Equipment: spade, sieve with small mesh (>2mm), bowl of cold water, stop watch, plastic bags x9 (can be old shopping bags), pen and paper for labelling soil samples

Method: Take some of the soil from the sample dug up for the earthworm count or dig up a new sample. Select 3 pieces (aggregates) which are roughly 1 cm in diameter. Put them in a plastic bag, write the name of the field on the paper, tear it off and put it in the bag. Take care not to squash the soil. Repeat this process for all the soil samples you take. Take all bags of soil home and take the soil out and allow it to air dry overnight in a warm place being careful not to mix up the different samples. The next day, for each sample, arrange the soil aggregates in the sieve and fully immerse in water up the lip of the sieve. Observe the aggregates under water for 1 minute and lift them out then score them using the scale on this webpage. If they score 0-2 the test is over and you can record the score in the Soilmentor app. If they score higher than 2, move onto the second part of the test: gently raise the sieve up and down five times, so that the surface of the water just touches the top of the aggregate. Score using the scale and record in the Soilmentor app. We only give a soil a score of 8 if the water is crystal clear (i.e. the aggregate has not broken down at all) after the test. Take photos of each slake test using the Soilmentor app.

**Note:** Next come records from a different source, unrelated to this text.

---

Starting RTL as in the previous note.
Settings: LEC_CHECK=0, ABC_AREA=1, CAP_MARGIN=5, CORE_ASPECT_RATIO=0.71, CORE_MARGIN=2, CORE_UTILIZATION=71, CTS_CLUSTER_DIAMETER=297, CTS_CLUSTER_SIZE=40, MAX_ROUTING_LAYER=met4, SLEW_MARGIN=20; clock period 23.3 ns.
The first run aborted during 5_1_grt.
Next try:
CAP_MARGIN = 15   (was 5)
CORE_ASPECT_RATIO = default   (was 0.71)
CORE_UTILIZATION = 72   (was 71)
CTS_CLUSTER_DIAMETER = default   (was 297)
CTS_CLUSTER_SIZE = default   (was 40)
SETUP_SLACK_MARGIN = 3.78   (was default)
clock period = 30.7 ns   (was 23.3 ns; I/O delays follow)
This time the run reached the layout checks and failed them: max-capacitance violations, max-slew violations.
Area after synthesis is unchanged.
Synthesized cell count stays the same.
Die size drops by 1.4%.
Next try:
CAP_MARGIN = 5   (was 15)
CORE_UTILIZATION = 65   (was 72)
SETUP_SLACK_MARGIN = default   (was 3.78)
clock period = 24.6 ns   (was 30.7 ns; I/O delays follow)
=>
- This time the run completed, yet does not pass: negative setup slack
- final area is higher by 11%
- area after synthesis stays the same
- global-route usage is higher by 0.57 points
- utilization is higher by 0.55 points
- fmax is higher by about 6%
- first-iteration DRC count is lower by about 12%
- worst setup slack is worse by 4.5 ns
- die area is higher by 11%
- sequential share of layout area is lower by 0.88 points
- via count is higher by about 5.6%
Design system_top, start of the top module:
module system_top (
    input  wire         clk, 
    input  wire         rst,
    input  wire         rx,
    output wire         tx,
    input  wire         miso,
    output wire         sclk,
    output wire         mosi,
    output wire         cs_n,
    output wire         nrst_pd,
    output wire [4:0]   pwm_servos,  
    input  wire [4:0]   input_ir,
	output wire [4:0] led_busy,
	output wire         led1, led2
);
Size in the first run: ~4000 cells after synthesis, roughly 980 flip-flops, ~26 I/O pins.
clock: 2.71 ns
lec_check: 0
abc_area: 0
cap_margin: 5
core_margin: 2
core_utilization: 70
place_density_lb_addon: 0.01
setup_slack_margin: 0.78
slew_margin: 20
run.sh (not shown) runs the stock make flow with config.mk's settings and CLKGATE_MAP_FILE=.
The starting point finished but fails on negative setup slack.
Edit:
Settings changed: ABC_AREA 0 to 1, CORE_UTILIZATION 70 to 72, CTS_CLUSTER_SIZE from default to 72, HOLD_SLACK_MARGIN from default to 0.29, PLACE_DENSITY_LB_ADDON 0.01 to default, SETUP_SLACK_MARGIN 0.78 to default.
Outcome:
- The changed run completed, yet does not pass: negative setup slack
- routed wire length went down by 16%
- utilization went down by 3.9 points
- sequential power stays flat
- final cell count went up by 13%
- critical path depth went up by 3
- worst setup slack is better by 510 ps
- non-clock buffer count went down by 162
- total power stays flat
- global-route usage went down by 3.8 points
Edit:
Settings changed: CAP_MARGIN 5 to 20, CORE_UTILIZATION 72 to 45, CTS_CLUSTER_SIZE 72 to default, HOLD_SLACK_MARGIN 0.29 to default.
Clock period 2.71 ns to 6.29 ns, I/O delays scaled along.
This time the run passed the timing, design-rule and antenna checks.
Wire length is lower by a few percent.
Synthesized area does not change.
Global-route usage is lower by 11 points.
Design area is lower by a few percent.
Total power is lower by well over a third.
Core utilization is lower by 33 points.
Cell count is higher by a few percent.
### flow/run.sh
#!/bin/bash
# the make line also repeats each setting of config.mk as NAME=value (left out here)
make -C /OpenROAD-flow-scripts/flow DESIGN_CONFIG=/design/flow/config.mk WORK_HOME=/design/flow/orfs CLKGATE_MAP_FILE= finish
// pipelined_4stage
module pipelined_4stage(clk, rst, imem_addr, imem_data, aluout);
Size in the first run: roughly 9500 cells after synthesis, ~1200 flip-flops, roughly 76 I/O pins, roughly 78000 um2 of cells after synthesis.
clock: 8.0 ns
lec_check: 0
abc_area: 1
cap_margin: 15
cell_pad_in_sites_detail_placement: 1
core_aspect_ratio: 0.88
core_margin: 2
core_utilization: 58
cts_cluster_diameter: 41
gpl_routability_driven: 0
gpl_timing_driven: 1
max_routing_layer: met4
min_routing_layer: met2
place_density: 0.89
setup_slack_margin: 2.04
slew_margin: 5
tns_end_percent: 5
run.sh (not shown) runs the stock make flow with config.mk's settings and CLKGATE_MAP_FILE=.
The first run ended with an error in global routing.
==> next run, changes <==
Settings changed: ABC_AREA 1 to 0, CAP_MARGIN 15 to 20, CELL_PAD_IN_SITES_DETAIL_PLACEMENT 1 to 0, CORE_ASPECT_RATIO 0.88 to 0.79, CORE_UTILIZATION 58 to 53, CTS_CLUSTER_DIAMETER 41 to default, GPL_ROUTABILITY_DRIVEN 0 to 1, MIN_ROUTING_LAYER met2 to default, PLACE_DENSITY 0.89 to 0.46, SETUP_SLACK_MARGIN 2.04 to default, SLEW_MARGIN 5 to 30, TNS_END_PERCENT 5 to 100.
Clock period 8.0 ns to 8.3 ns, I/O delays scaled along.
Effect:
- The changed run completed without violations
- synthesized area goes down by 2.9%
- die area came out higher by 6.2%
- synthesized cell count drops by 36%
==> next run, changes <==
Settings changed: ABC_AREA 0 to default, CELL_PAD_IN_SITES_DETAIL_PLACEMENT 0 to default, CORE_ASPECT_RATIO 0.79 to default, CORE_UTILIZATION 53 to 70, CTS_CLUSTER_SIZE from default to 51, GPL_ROUTABILITY_DRIVEN 1 to default, GPL_TIMING_DRIVEN 1 to default, MAX_ROUTING_LAYER met4 to default, PLACE_DENSITY 0.46 to default, PLACE_DENSITY_LB_ADDON from default to 0.0, SETUP_SLACK_MARGIN from default to 1.52, SLEW_MARGIN 30 to 20, TNS_END_PERCENT 100 to 5.
Clock period 8.3 ns to 5.27 ns, I/O delays scaled along.
Effect:
- Now the flow finished but fails on setup timing
- combinational power is higher by 80%
- cell count came out lower by 3.0%
- routed wire length came out lower by 2.9%
- clock-buffer cell count goes up by 3
- clock skew went up by 38 ps
- global-route usage is higher by 9.4 points
- utilization climbs by 21 points
- clock power climbs by 61%
- maximum frequency increases by 6.3%
==> next run, changes <==
Settings changed: CORE_UTILIZATION 70 to 40, CTS_CLUSTER_SIZE 51 to default, PLACE_DENSITY_LB_ADDON 0.0 to default, SETUP_SLACK_MARGIN 1.52 to default, TNS_END_PERCENT 5 to default.
Clock period 5.27 ns to 4.85 ns, I/O delays scaled along.
Effect: The changed run completed, yet does not pass: setup timing; synthesized area does not change; worst setup slack got worse by 450 ps; design area came out higher by 3.8%; sequential power rose by about 8%; global-route usage shrinks by 20 points; via count went down by 5.5%; worst hold slack is worse by 22 ps; clock power climbs by 7.6%; clock skew falls by 52 ps; power goes up by 11%.
Setup of north:
// LSTM
module LSTM(clk, Of, En, Ci, Cip, In, Ui, Uf, Uk, Uo, Wi, Wk, Wf, Wo, Vo, Bi, Bo, Bf, Bk, PrevH, Cout, Hout);
make LEC_CHECK=0 ABC_AREA=1 CAP_MARGIN=40 CORE_ASPECT_RATIO=0.69 CORE_MARGIN=2 CORE_UTILIZATION=72 CTS_CLUSTER_DIAMETER=391 CTS_CLUSTER_SIZE=100 HOLD_SLACK_MARGIN=0.3 PLACE_DENSITY=0.85 SETUP_SLACK_MARGIN=-1.93 SLEW_MARGIN=20 TNS_END_PERCENT=5 finish   # period 24.5 ns
run.sh (not shown) runs the stock make flow with config.mk's settings and CLKGATE_MAP_FILE=.
Finished, but not clean: north, with setup timing.
The inputs of south differ from those of north as listed below.
# north
export LEC_CHECK = 0
export ABC_AREA = 1
export CAP_MARGIN = 40
export CORE_ASPECT_RATIO = 0.69
export CORE_MARGIN = 2
export CORE_UTILIZATION = 72
export CTS_CLUSTER_DIAMETER = 391
export CTS_CLUSTER_SIZE = 100
export HOLD_SLACK_MARGIN = 0.3
export PLACE_DENSITY = 0.85
export SETUP_SLACK_MARGIN = -1.93
export SLEW_MARGIN = 20
export TNS_END_PERCENT = 5
create_clock -name core_clock -period 24.5 [get_ports {clk}]
# south
export LEC_CHECK = 0
export CAP_MARGIN = 20
export CORE_MARGIN = 2
export CORE_UTILIZATION = 59
export CTS_CLUSTER_SIZE = 100
export SLEW_MARGIN = 20
export TNS_END_PERCENT = 5
create_clock -name core_clock -period 45.0 [get_ports {clk}]
Findings:
Both conditions hold for south: the flow ran to the end and the final layout passed the timing, design-rule and antenna checks.
On south: total cells reported by yosys after synthesis is 26% lower than what north gave.
diff inputs: south => east
# south
export LEC_CHECK = 0
export CAP_MARGIN = 20
export CORE_MARGIN = 2
export CORE_UTILIZATION = 59
export CTS_CLUSTER_SIZE = 100
export SLEW_MARGIN = 20
export TNS_END_PERCENT = 5
create_clock -name core_clock -period 45.0 [get_ports {clk}]
# east
export LEC_CHECK = 0
export CAP_MARGIN = 20
export CORE_ASPECT_RATIO = 0.5
export CORE_MARGIN = 2
export CORE_UTILIZATION = 59
export CTS_CLUSTER_DIAMETER = 237
export CTS_CLUSTER_SIZE = 100
export GPL_ROUTABILITY_DRIVEN = 0
export SLEW_MARGIN = 20
export TNS_END_PERCENT = 5
create_clock -name core_clock -period 45.0 [get_ports {clk}]
## What came out
- Compared with south, in east met2 routed wirelength has increased; met3 usage in global routing has decreased; count of clock buffers in the final design has decreased.
- Routed wire length: south and east compared, higher one is east
- Met2 global-route usage, south and east: larger value in east
- From east to south, count of input and output buffers did not move at all.
- Summary — final design area excluding fillers, east relative to south: higher, by about 0.57%.
diff inputs: east => west
# east
export LEC_CHECK = 0
export CAP_MARGIN = 20
export CORE_ASPECT_RATIO = 0.5
export CORE_MARGIN = 2
export CORE_UTILIZATION = 59
export CTS_CLUSTER_DIAMETER = 237
export CTS_CLUSTER_SIZE = 100
export GPL_ROUTABILITY_DRIVEN = 0
export SLEW_MARGIN = 20
export TNS_END_PERCENT = 5
create_clock -name core_clock -period 45.0 [get_ports {clk}]
# west
export LEC_CHECK = 0
export CAP_MARGIN = 20
export CORE_MARGIN = 2
export CORE_UTILIZATION = 65
export SLEW_MARGIN = 20
create_clock -name core_clock -period 36.7 [get_ports {clk}]
### Flow results
Completing all stages was not enough for west: its layout failed the final checks because of setup timing.
Reported for west and east, number of routed nets with antenna violations turned out identical to the last digit.
west: number of cells in the design after placement is 20 higher than what east reported.
Delta(relative area change from synthesis to final layout, west - east) > 0
Comparing east against west, there is no change at all in synthesized area divided by synthesized cell count.
Post-place instance area was higher in west than in east.
The number of flip-flops and latches was comparable across west and east.
Comparing west against east, there is no change at all in cell count after synthesis.
Per the comparison of west with east, register-to-register slack -7.68 ns; final area now larger.

* * *

Starting RTL as in the previous note.
Design LSTM, start of the top module:
module LSTM(clk, Of, En, Ci, Cip, In, Ui, Uf, Uk, Uo, Wi, Wk, Wf, Wo, Vo, Bi, Bo, Bf, Bk, PrevH, Cout, Hout);
Settings: LEC_CHECK=0, ABC_AREA=1, CAP_MARGIN=20, CORE_MARGIN=2, CORE_UTILIZATION=68, CTS_CLUSTER_DIAMETER=346, CTS_CLUSTER_SIZE=97, PLACE_DENSITY=0.37, SETUP_SLACK_MARGIN=-2.0, SLEW_MARGIN=20, TNS_END_PERCENT=15; clock period 24.9 ns.
The starting point finished but fails on setup timing.
Then changed:
==> flow/config.mk (replaced) <==
export PLATFORM = sky130hd
export DESIGN_NAME = LSTM
export DESIGN_NICKNAME = LSTM
export VERILOG_FILES = /design/flow/design.v
export SDC_FILE = /design/flow/constraint.sdc
export NUM_CORES = 4
export LEC_CHECK = 0
export CAP_MARGIN = 20
export CORE_MARGIN = 2
export CORE_UTILIZATION = 36
export SLEW_MARGIN = 20
==> flow/constraint.sdc (replaced) <==
create_clock -name core_clock -period 47.0 [get_ports {clk}]
set_input_delay 9.4000 -clock core_clock [delete_from_list [all_inputs] [get_ports {clk}]]
set_output_delay 9.4000 -clock core_clock [all_outputs]
set_load 0.01 [all_outputs]
With this change the flow finished with timing, DRC and antenna clean; design area decreases by 8.5%; count of clock-buffer cells in the layout does not change; hold slack got worse by 0.041 ns; global-route usage decreases by 16 points; die area grows by 72%; via count decreases by 22%.

* * *

Starting RTL as in the previous note.
==> flow/config.mk <==
export PLATFORM = sky130hd
export DESIGN_NAME = LSTM
export DESIGN_NICKNAME = LSTM
export VERILOG_FILES = /design/flow/design.v
export SDC_FILE = /design/flow/constraint.sdc
export NUM_CORES = 4
export LEC_CHECK = 0
export ABC_AREA = 1
export CAP_MARGIN = 35
export CORE_ASPECT_RATIO = 0.5
export CORE_MARGIN = 2
export CORE_UTILIZATION = 72
export CTS_CLUSTER_DIAMETER = 346
export CTS_CLUSTER_SIZE = 97
export PLACE_DENSITY = 0.37
export SETUP_SLACK_MARGIN = -2.0
export SLEW_MARGIN = 20
export TNS_END_PERCENT = 15
==> flow/constraint.sdc <==
create_clock -name core_clock -period 24.9 [get_ports {clk}]
set_input_delay 4.9800 -clock core_clock [delete_from_list [all_inputs] [get_ports {clk}]]
set_output_delay 4.9800 -clock core_clock [all_outputs]
set_load 0.01 [all_outputs]
The starting point ran to the end with violations: negative setup slack.
==> next run, changes <==
==> flow/config.mk (replaced) <==
export PLATFORM = sky130hd
export DESIGN_NAME = LSTM
export DESIGN_NICKNAME = LSTM
export VERILOG_FILES = /design/flow/design.v
export SDC_FILE = /design/flow/constraint.sdc
export NUM_CORES = 4
export LEC_CHECK = 0
export CAP_MARGIN = 20
export CORE_MARGIN = 2
export CORE_UTILIZATION = 35
export SLEW_MARGIN = 20
==> flow/constraint.sdc (replaced) <==
create_clock -name core_clock -period 63.1 [get_ports {clk}]
set_input_delay 12.6200 -clock core_clock [delete_from_list [all_inputs] [get_ports {clk}]]
set_output_delay 12.6200 -clock core_clock [all_outputs]
set_load 0.01 [all_outputs]
Result:
- The changed run completed with no timing, DRC or antenna violations
- clock skew barely changes
- synthesized cell count falls by 26%
- register-to-register slack improved by 36 ns
- non-clock buffer count is lower by 119
- first-iteration DRC count shrinks by about 64%
- wire length came out lower by 11%
- core utilization goes down by 46 points
- cell count decreases by about 15%
- worst hold slack gets worse by 0.073 ns
- cell area is lower by about 10%
- synthesized area came out lower by 8.1%
==> next run, changes <==
--- a/flow/config.mk
+++ b/flow/config.mk
@@ -8,4 +8,6 @@
 export CAP_MARGIN = 20
 export CORE_MARGIN = 2
-export CORE_UTILIZATION = 35
+export CORE_UTILIZATION = 68
+export CTS_CLUSTER_SIZE = 97
+export PLACE_DENSITY = 0.37
 export SLEW_MARGIN = 20
==> flow/constraint.sdc (replaced) <==
create_clock -name core_clock -period 41.1 [get_ports {clk}]
set_input_delay 8.2200 -clock core_clock [delete_from_list [all_inputs] [get_ports {clk}]]
set_output_delay 8.2200 -clock core_clock [all_outputs]
set_load 0.01 [all_outputs]
What happened: This time the run produced a layout that fails on negative setup slack; flip-flop count stays the same; wire length went down by 4.6%; setup slack gets worse by 9.9 ns; die size shrinks by 48%; global-route usage grows by 15 points.
==> next run, changes <==
--- a/flow/config.mk
+++ b/flow/config.mk
@@ -8,6 +8,5 @@
 export CAP_MARGIN = 20
 export CORE_MARGIN = 2
-export CORE_UTILIZATION = 68
-export CTS_CLUSTER_SIZE = 97
-export PLACE_DENSITY = 0.37
+export CORE_UTILIZATION = 58
 export SLEW_MARGIN = 20
+export TNS_END_PERCENT = 5
==> flow/constraint.sdc (replaced) <==
create_clock -name core_clock -period 36.7 [get_ports {clk}]
set_input_delay 7.3400 -clock core_clock [delete_from_list [all_inputs] [get_ports {clk}]]
set_output_delay 7.3400 -clock core_clock [all_outputs]
set_load 0.01 [all_outputs]
The new run reached the layout checks and failed them: negative setup slack.
Routed wire length came out lower by 2.0%.
Count of clock-buffer cells in the layout does not change.
Core utilization came out lower by 10 points.
Register-to-register slack loses 3.9 ns.
==> next run, changes <==
--- a/flow/config.mk
+++ b/flow/config.mk
@@ -8,5 +8,4 @@
 export CAP_MARGIN = 20
 export CORE_MARGIN = 2
-export CORE_UTILIZATION = 58
+export CORE_UTILIZATION = 40
 export SLEW_MARGIN = 20
-export TNS_END_PERCENT = 5
==> flow/constraint.sdc (replaced) <==
create_clock -name core_clock -period 44.2 [get_ports {clk}]
set_input_delay 8.8400 -clock core_clock [delete_from_list [all_inputs] [get_ports {clk}]]
set_output_delay 8.8400 -clock core_clock [all_outputs]
set_load 0.01 [all_outputs]
- With this change the flow passed the timing, design-rule and antenna checks
- area after synthesis stays the same
- clock-buffer cell count went up by 1
- sequential share of layout area hardly moves
- setup slack improves by 4.1 ns
- global-route usage drops by 7.6 points
- non-clock buffer count came out lower by 50
==> next run, changes <==
--- a/flow/config.mk
+++ b/flow/config.mk
@@ -6,6 +6,7 @@
 export NUM_CORES = 4
 export LEC_CHECK = 0
+export ABC_AREA = 1
 export CAP_MARGIN = 20
 export CORE_MARGIN = 2
-export CORE_UTILIZATION = 40
+export CORE_UTILIZATION = 68
 export SLEW_MARGIN = 20
==> flow/constraint.sdc (replaced) <==
create_clock -name core_clock -period 34.6 [get_ports {clk}]
set_input_delay 6.9200 -clock core_clock [delete_from_list [all_inputs] [get_ports {clk}]]
set_output_delay 6.9200 -clock core_clock [all_outputs]
set_load 0.01 [all_outputs]
After rerunning: The new run ran to the end with violations: negative setup slack. Setup slack is worse by 5.4 ns. Routed wire length went up by 8.8%. Die area is lower by 35%. Final cell count came out higher by 20%. First-iteration DRC count went up by 110%.
===== design/flow/run.sh =====
#!/bin/bash
# the make line also repeats each setting of config.mk as NAME=value (left out here)
make -C /OpenROAD-flow-scripts/flow DESIGN_CONFIG=/design/flow/config.mk WORK_HOME=/design/flow/orfs CLKGATE_MAP_FILE= finish

===== design/flow/constraint.sdc =====
create_clock -name core_clock -period 3.44 [get_ports {clk}]
set_input_delay 0.6880 -clock core_clock [delete_from_list [all_inputs] [get_ports {clk}]]
set_output_delay 0.6880 -clock core_clock [all_outputs]
set_load 0.01 [all_outputs]

===== design/flow/config.mk =====
export PLATFORM = sky130hd
export DESIGN_NAME = simon2share
export DESIGN_NICKNAME = simon2share
export VERILOG_FILES = /design/flow/design.v
export SDC_FILE = /design/flow/constraint.sdc
export NUM_CORES = 4
export LEC_CHECK = 0
export CAP_MARGIN = 20
export CORE_MARGIN = 2
export CORE_UTILIZATION = 58
export PLACE_DENSITY = 0.6
export SETUP_SLACK_MARGIN = 0.63
export SLEW_MARGIN = 20

===== design/flow/design.v =====
module p_datapath
	(clk, counter, data_ina, data_inb, data_rdy,key_ina, key_inb, cipher_out);
input clk, data_ina, data_inb;
input [1:0] data_rdy;
input [7:0] counter;
input [63:0] key_ina, key_inb;	
output [127:0] cipher_out;
wire [63:0] Xout_a, Xout_b, Yout_a, Yout_b;
data_share2 share_a(.clk(clk), .data_rdy(data_rdy), .counter(counter[0]), .data_in(data_ina), 
						 .key_in(key_ina), .X_out(Xout_a), .Y_out(Yout_a), .Y_in(Yout_b));				 
data_share2 share_b(.clk(clk), .data_rdy(data_rdy), .counter(counter[0]), .data_in(data_inb), 
						 .key_in(key_inb), .X_out(Xout_b), .Y_out(Yout_b), .Y_in(Yout_a));
wire [127:0] res1, res2;
reg sel1, sel2;
always @(*) begin
	if (134 <= counter) begin
		sel1 <= 1;
		sel2 <= 1;
	end
	else begin		
		sel1 <= 0;
		sel2 <= 0;
	end
end
quick_mux_128 SHARE_A_OUT_MUX_128( .in1({Xout_a, Yout_a}), .in2(128'd0), .out(res1), .sel(sel1) );
quick_mux_128 SHARE_B_OUT_MUX_128( .in1({Xout_b, Yout_b}), .in2(128'd0), .out(res2), .sel(sel2) );
assign cipher_out = res1 ^ res2;
endmodule  
module data_share2(clk, data_rdy, counter, data_in,key_in, X_out, Y_out, Y_in);
input clk, counter, data_in;
input [63:0] key_in;
input [1:0] data_rdy;	
input [63:0] Y_in;
output [63:0] X_out, Y_out;
reg [63:0] X, Y;
wire [63:0] XL1_1, XL2_1, XL8_1;
assign XL1_1 = {X[62:0], X[63]}; 
assign XL2_1 = {X[61:0], X[63:62]}; 
assign XL8_1 = {X[55:0], X[63:56]}; 
wire [63:0] YL1_1, YL8_2;
assign YL1_1 = {Y[62:0], Y[63]}; 
assign YL8_2 = {Y_in[55:0], Y_in[63:56]}; 
wire [63:0] sout1, sout2;
sub1 s1(Y, XL2_1, XL8_1, XL1_1, sout1);
sub1 s2(X, key_in, YL1_1, YL8_2, sout2);
always@(posedge clk)
begin
   if(data_rdy ==1) begin
		{X, Y} <= {data_in, X, Y[63:1]};
	end
	else if(data_rdy ==3) begin			
		if (counter == 1'b0) begin							
			X <= sout1 ;
			Y <= X;
		end
		else begin
			X <= sout2;
		end
	end
end
assign X_out = X;
assign Y_out = Y;
endmodule
module sub1(i1, i2, i3, i4, o1);
input [63:0] i1, i2, i3, i4;
output [63:0] o1;
wire [63:0] andout;
and4 a1(i3[3:0], i4[3:0], andout[3:0]);
and4 a2(i3[7:4], i4[7:4], andout[7:4]);
and4 a3(i3[11:8], i4[11:8], andout[11:8]);
and4 a4(i3[15:12], i4[15:12], andout[15:12]);
and4 a5(i3[19:16], i4[19:16], andout[19:16]);
and4 a6(i3[23:20], i4[23:20], andout[23:20]);
and4 a7(i3[27:24], i4[27:24], andout[27:24]);
and4 a8(i3[31:28], i4[31:28], andout[31:28]);
and4 a9(i3[35:32], i4[35:32], andout[35:32]);
and4 a10(i3[39:36], i4[39:36], andout[39:36]);
and4 a11(i3[43:40], i4[43:40], andout[43:40]);
and4 a12(i3[47:44], i4[47:44], andout[47:44]);
and4 a13(i3[51:48], i4[51:48], andout[51:48]);
and4 a14(i3[55:52], i4[55:52], andout[55:52]);
and4 a15(i3[59:56], i4[59:56], andout[59:56]);
and4 a16(i3[63:60], i4[63:60], andout[63:60]);
assign o1 = i1 ^ i2 ^ andout;
endmodule
module and4(a1, a2, andout);
input [3:0] a1,a2;
output [3:0] andout;
assign andout = a1 & a2;
endmodule
module quick_mux_128(in1, in2, out, sel);
input [127:0] in1,in2;
input sel;
output [127:0] out;
assign out = sel?(in1):in2;
endmodule	
`timescale 1ns / 1ps
module p_keysch10(clk, counter, data_in, data_rdy, key_out);
input clk, data_in;
input [1:0] data_rdy;
input [7:0] counter;
output [63:0] key_out;
reg [63:0] KX, KY;
localparam [0:67] Z = 68'b10101111011100000011010010011000101000010001111110010110110011101011;
localparam [63:0] c = 64'hfffffffffffffffc;
always@(posedge clk)
begin
	if(data_rdy == 2) begin
		{KX, KY} <= {data_in, KX, KY[63:1]};
	end
	else if(data_rdy == 3) begin
		if(counter[0] == 1'b1) begin
			KX <= c ^ Z[counter[7:1]] ^ KY ^ {KX[2:0],KX[63:3]} ^ {KX[3:0],KX[63:4]};
			KY <= KX;
		end
	end
end
assign key_out = KY ;
endmodule
`timescale 1ns / 1ps
module p_keysch11(clk, counter, data_in, data_rdy, key_out);
input clk, data_in;
input [1:0] data_rdy;
input [7:0] counter;
output [63:0] key_out;
reg [63:0] KX, KY;
always@(posedge clk)
begin
	if(data_rdy ==2) begin
		{KX, KY} <= {data_in, KX, KY[63:1]};
	end
	else if(data_rdy ==3) begin
		if(counter[0] == 1'b1) begin
			KX <= KY ^ {KX[2:0],KX[63:3]} ^ {KX[3:0],KX[63:4]};
			KY <= KX;
		end
	end
end
assign key_out = KY ;
endmodule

Well-structured soil is composed of rounded aggregates which will not break down easily in water. This means soil will retain its structure after heavy rainfall, and allow water and nutrients to move between the aggregates into deeper layers of the soil for your crops to use later.

Aggregates that often have sharp edges and that break down easily in water may suggest that they are only held together because of compaction. As soon as there is a heavy rainfall the soil structure falls apart and blocks the soil surface increasing the likelihood of surface run-off and erosion.

 

TEST 3 – Infiltration rate

Infiltration rates clearly show how ready your soil is to soak up water. If the soil structure is open with plenty of air spaces the water will easily move down into the soil profile until the air spaces are full with water. Nutrients also move with water into the soil profile.

Equipment: 150 mm x 150 mm metal/plastic tubes with 85 mm depth marked (find out how to make this), water bottle with 450 ml marked on it, water (4L or so per field), stopwatch (on phone), mallet (for driving tube into soil) & wood block (to protect the top of the pipe from damage when hammering in)

Method: Clear plant growth from the soil surface by trimming back. If sward is very thick try cutting through with a knife to help get the tube through. Insert tube into the ground to a depth of 85 mm. Use the app to take a photo of the location showing the tube and groundcover. Fill your pre-marked water bottle with exactly 450 ml of water. Pour water steadily into the top of the pipe and start stopwatch. Stop timing when all the water has disappeared but the ground is still glistening and record the time in the app. Measure out another 450 ml of water in the bottle and repeat the remaining steps, recording the time in the Soilmentor app.

Infiltration rates for each field help you to understand how easily water and nutrients can move into your soil. Very slow rates may indicate waterlogging, soil sealing and compaction, whilst very rapid rates may reveal an increased risk of nutrient leaching.

Recording soil test results

Make soil monitoring easy by using Soilmentor; record soil test results at the touch of a button and upload the data in seconds for analysis on your online account via an internet browser on your phone, tablet or laptop.

We want to see your soil test photos from the #SoilTestChallenge! Either tweet them to us mentioning #SoilTestChallenge @soilmentor, or send us an email to info@vidacycle.com.

 


 

To get the most out of soil monitoring repeat soil tests twice a year and more, around April and October when the weather should be warm and the soil is moist. Different farm management practises will influence the results of these tests, so if you’re trying anything from conventional arable to cover crops to mob grazing, it is essential to monitor your soil.